Define:
df1 <-data.frame(
id=c(rep(1,3),rep(2,3)),
v1=as.character(c(\"a\",\"b\",\"b\",rep(\"c\",3)))
)
s.t.
> df1
mode <- function(x) names(table(x))[ which.max(table(x)) ]
df1$freq <- ave(df1$v1, df1$id, FUN=mode)
> df1
id v1 freq
1 1 a b
2 1 b b
3 1 b b
4 2 c c
5 2 c c
6 2 c c
Another way consists of using tidyverse
functions:
group_by()
, and counting the occurrence of the second variable using tally()
arrange()
summarize()
and first()
Therefore:
df1 %>%
group_by(id, v1) %>%
tally() %>%
arrange(id, desc(n)) %>%
summarize(freq = first(v1))
This will give you just the mapping (which I find cleaner):
# A tibble: 2 x 2
id freq
<dbl> <fctr>
1 1 b
2 2 c
You can then left_join
your original data frame with that table.
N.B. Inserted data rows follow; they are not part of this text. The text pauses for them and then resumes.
## src/sv/fat_cluster_chain_allocator_core_defines.svh

```systemverilog
// Assertion macros for the FAT cluster chain allocator.
// Used by the top level, which supplies clk_i and rst_ni in scope.
`ifndef FAT_CLUSTER_CHAIN_ALLOCATOR_CORE_DEFINES_SVH
`define FAT_CLUSTER_CHAIN_ALLOCATOR_CORE_DEFINES_SVH

// Same-cycle implication, checked outside reset.
`define FCCA_ASSERT_IMP(label, ante, cons, msg) \
  label: assert property (@(posedge clk_i) disable iff (!rst_ni) (ante) |-> (cons)) \
    else $error(msg);

// Next-cycle implication, checked outside reset.
`define FCCA_ASSERT_NXT(label, ante, cons, msg) \
  label: assert property (@(posedge clk_i) disable iff (!rst_ni) (ante) |=> (cons)) \
    else $error(msg);

`endif

```

## src/sv/fcca_cmpsub.sv

```systemverilog
// Shared compare-and-subtract unit of the allocator.
// Depends on nothing; one step of the repeated-subtraction address split.
module fcca_cmpsub #(
  parameter int unsigned W = 12
) (
  input  logic [W-1:0] a_i,
  input  logic [W-1:0] b_i,
  output logic         ge_o,
  output logic [W-1:0] diff_o
);

  assign ge_o   = (a_i >= b_i);
  assign diff_o = a_i - b_i;

endmodule
```

## config.mk

```make
export PLATFORM = sky130hd
export DESIGN_NAME = fcca_cmpsub
export DESIGN_NICKNAME = d
export VERILOG_FILES = /design/src/sv/fat_cluster_chain_allocator_core_defines.svh /design/src/sv/fcca_cmpsub.sv
export SDC_FILE = /design/constraint.sdc
export NUM_CORES = 1
export LEC_CHECK = 0
export ABC_AREA = 1
export BUFFER_PORTS_ARGS = -buffer_cell sky130_fd_sc_hd__buf_2
export CORE_MARGIN = 5
export CORE_UTILIZATION = 53
export DETAILED_ROUTE_END_ITERATION = 7
export PLACE_DENSITY_LB_ADDON = 0.12
export SYNTH_ARGS = -nofsm -noshare
export SYNTH_HDL_FRONTEND = slang
export SYNTH_SLANG_ARGS = --single-unit
```

## constraint.sdc

```tcl
create_clock -name vclk -period 1.7
set_input_delay 0.085 -clock vclk [all_inputs]
set_output_delay 0.085 -clock vclk [all_outputs]
set_load 0.005 [all_outputs]
```

== Yosys cells after proc, flatten, opt, wreduce, memory -nomap -nowiden ==
Cells that the tools add are included.
Word-level totals
  bits in registers: 0
  bits in latches: 0
  bits in writable memories: 0
  bits in read-only memories: 0
  input port bits: 24
  output and inout port bits: 13
  word-level logic and storage cells: 2
  memories kept: 0
Cells by class
  add/subtract/negate cells: 1
  $mul: 0
  div/mod/pow operators: 0
  magnitude comparators: 1
  equality and inequality tests: 0
  shift operators: 0
  muxes and demuxes: 0
  bitwise logic cells: 0
  reduce and logical (&&, ||, !) cells: 0
Operator list (number)
  $ge A12 B12 Y1: 1
  $sub A12 B12 Y12: 1

== Logic depth before layout (Yosys ltp) ==
  depth after elaboration: 1
  mapped depth: 10
  mapped depth without buffers: 10

== Least setup slack after synthesis ==
OpenSTA, ideal clock, no wires.
  path type: input-to-output
  from: in a_i[0]
  to: out diff_o[6]
  arrival time: 1225 ps
  required time: 1615 ps
  setup slack: 390 ps
  stages on the path: 9
  path buffers: 0
  cell sequence: inv_1 > ha_1 > fa_1 > inv_1 > nand3_1 > nand3_2 > nand2_1 > nand2_1 > xor2_1
Between the ends
  cells in the longest elaborated chain, start to end: 1
RTL lines
  start, declared: line fcca_cmpsub.sv:6  | input logic [W-1:0] a_i,
  $sub A12 B12 Y12: line fcca_cmpsub.sv:13  | assign diff_o = a_i - b_i;
  end, declared: line fcca_cmpsub.sv:9  | output logic [W-1:0] diff_o
Every way passes these cells.

== Worst setup path after layout ==
Ends and elaborated chain as after synthesis.

==> run summary <==
post-layout util: 0.735
CP Class: input pin to output port
Peak Freq: 649 MHz
CP arrival: 1.46 ns
DR vias/cell: 4.79
Compound-Gate Fraction of Synth Area: 0.0489
DR WL/cell: 9.37 µm
area share of the largest cell type after synthesis: 0.264
grt total ovfl: 0
Cell Area, Synth: 767 µm²
drt first pass iters: 4
initial core utilization: 0.575
Total Wirelength: 1900 µm
antenna cells: 0
RSZ-0062 raised after global routing: no
largest family of logic cells by synthesized area: simple AND/OR/NAND/NOR gates
placeable core region: 0.00133 mm²
Yosys top cell by area: nand2_1
row count: 13
CP Data Required Time: 1.62 ns
GRT Util Overall: 0.174
Initial DRC Count: 20
largest net degree at the start of global routing: 7
sequential cell area: 0 µm²
critical path cell sequence: buf_2, inv_1, ha_1, fa_2, inv_1, nand3_1, nand3_2, nand2_1, nand2_1, xor2_1, buf_2
Syn. warnings: 0
drt drc: 0
adder-cell share of the synthesized area: 0.222
Place WS: 0.110 ns
Die H: 48.0 µm
Startpoint Class: input pin
Tot Pwr: 0.338 mW
hold crit path type: input pin to output port
critical path's top delay family: adder cells
CP Capture Type: output port
Critical-path top delay cell: fa_2
most area-consuming cells after synthesis: nand2_1, ha_1, inv_1
Die Width: 48.0 µm
run status: finished, final reports clean
register area share after synthesis: 0
worst setup margin: 0.160 ns
first-pass GRT wire length: 3090 µm
Seq cells: 0
layout cells sized above 1: 0.239
synthesized area per cell: 5.11 µm²
Total Nets Final: 227
Area growth, synth to finish: 27.9%
CTS Hold Buffers Added: 0
number of max-cap violations: 0
Final HPWL DP: 1740 µm
Die ar.: 0.00231 mm²
Slew @ Worst Pin: 0.261 ns
Pins Over Slew Limit: 0
Period Utilization, post-route: 0.906
CP max FO: 4
PortBufs: 37
# IOs: 37
synthesized net count: 187
simple-gate share of the synthesized area: 0.476
Critical Path Max Stage Delay: 0.35 ns
Post-Layout Cell Count: 203
Final Setup Violations: 0
maximum VDD drop: 0.201 mV
antenna-violating nets left: 0
Buf/Inv on CP: 4
layout clock buffer count: 0
initial antenna violation count: 0
vias: 973
routability cong.: 0.826
Post-Synth XOR/XNOR Area: 0.0571
mux contribution to synthesized area: 0
Slew Limit Headroom: 0.826
Syn Inst Count: 150
leakage power: 0.700 nW
Netlist cell types: 16
minimum clock period: 1.54 ns
final hold vios: 0
TNS Setup: 0 ns
P per Cell Area: 344 mW/mm²
DP Cell Count: 202
number of global-route vias before repair: 821
[worst paths after layout]
path | from | endpoint | slack, ns | cells after the start
worst min-delay path | b_i[0] | diff_o[0] | 0.53 | 4
worst max-delay path | a_i[0] | diff_o[6] | 0.16 | 11
[metal layers]
metal / up-vias / track usage / wire length, µm
met5: - / 0 / 0
li1: 532 / - / -
met4: 0 / 0 / 0
met3: 0 / 0 / 122
met2: 30 / 0.343 / 943
met1: 411 / 0.221 / 837
[synthesized netlist by cell type]
| library cell | n |
|---|---|
| inv_1 | 39 |
| xnor2_1 | 1 |
| nor2_2 | 1 |
| inv_2 | 1 |
| nand3_1 | 11 |
| xor2_1 | 4 |
| nand2_1 | 54 |
| nand4_1 | 5 |
| a21oi_1 | 5 |
| nand3_2 | 2 |
| ha_1 | 12 |
| o21bai_1 | 1 |
| fa_1 | 1 |
| nor2_1 | 10 |
| o21ai_0 | 1 |
| nand2_2 | 2 |
[worst min-delay path, delay by kind of cell]
family	cells	cell delay, ns
adders and majority gates	1	0.13
buffers and inverters	3	0.23
[power breakdown]
group / internal (mW) / switching, mW
combinational: 0.151 / 0.187
sequential: 0 / 0
clock: 0 / 0
total: 0.151 / 0.187
[timing repair]
action / in CTS / in global routing
endpoints found under the setup margin: 0 / 1
buffers inserted: 0 / 1
resized for setup: 0 / 1
[final cells by class]
type	count	area (µm²)
multi-input cells	110	619
fillers	131	353
repair buffers	38	193
inverters	40	150
well taps	15	18.8
[placed cells by master, fill, tap and decap left out, drive strengths merged]
cell type	n
nand2	56
a21oi	5
ha	12
inv	40
buf	38
xor2	4
nand3	13
xnor2	1
o21ai	1
nor2	11
fa	1
nand4	5
o21bai	1
[through the flow]
step / instance area, µm² / hold WS [ns]
after floorplan: 767 / 0.324
after global placement: 971 / 0.521
after detailed placement: 971 / 0.532
after CTS: 971 / 0.536
after global routing: 981 / 0.593
final: 981 / 0.533
[cell families (layout without fill, tap and decap cells)]
| group | count (synthesis) | count (layout) |
|---|---|---|
| buffers and inverters | 40 | 78 |
| AO/OA/AOI/OAI | 7 | 7 |
| adder cells (fa/ha/maj) | 13 | 13 |
| XOR/XNOR | 5 | 5 |
| AND/OR/NAND/NOR | 85 | 85 |
No activity file was read; power rests on OpenSTA's default activity.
You can do this using ddply
and a custom function to pick out the most frequent value:
myFun <- function(x){
tbl <- table(x$v1)
x$freq <- rep(names(tbl)[which.max(tbl)],nrow(x))
x
}
ddply(df1,.(id),.fun=myFun)
Note that which.max
will return the first occurrence of the maximum value, in the case of ties. See ??which.is.max in the nnet
package for an option that breaks ties randomly.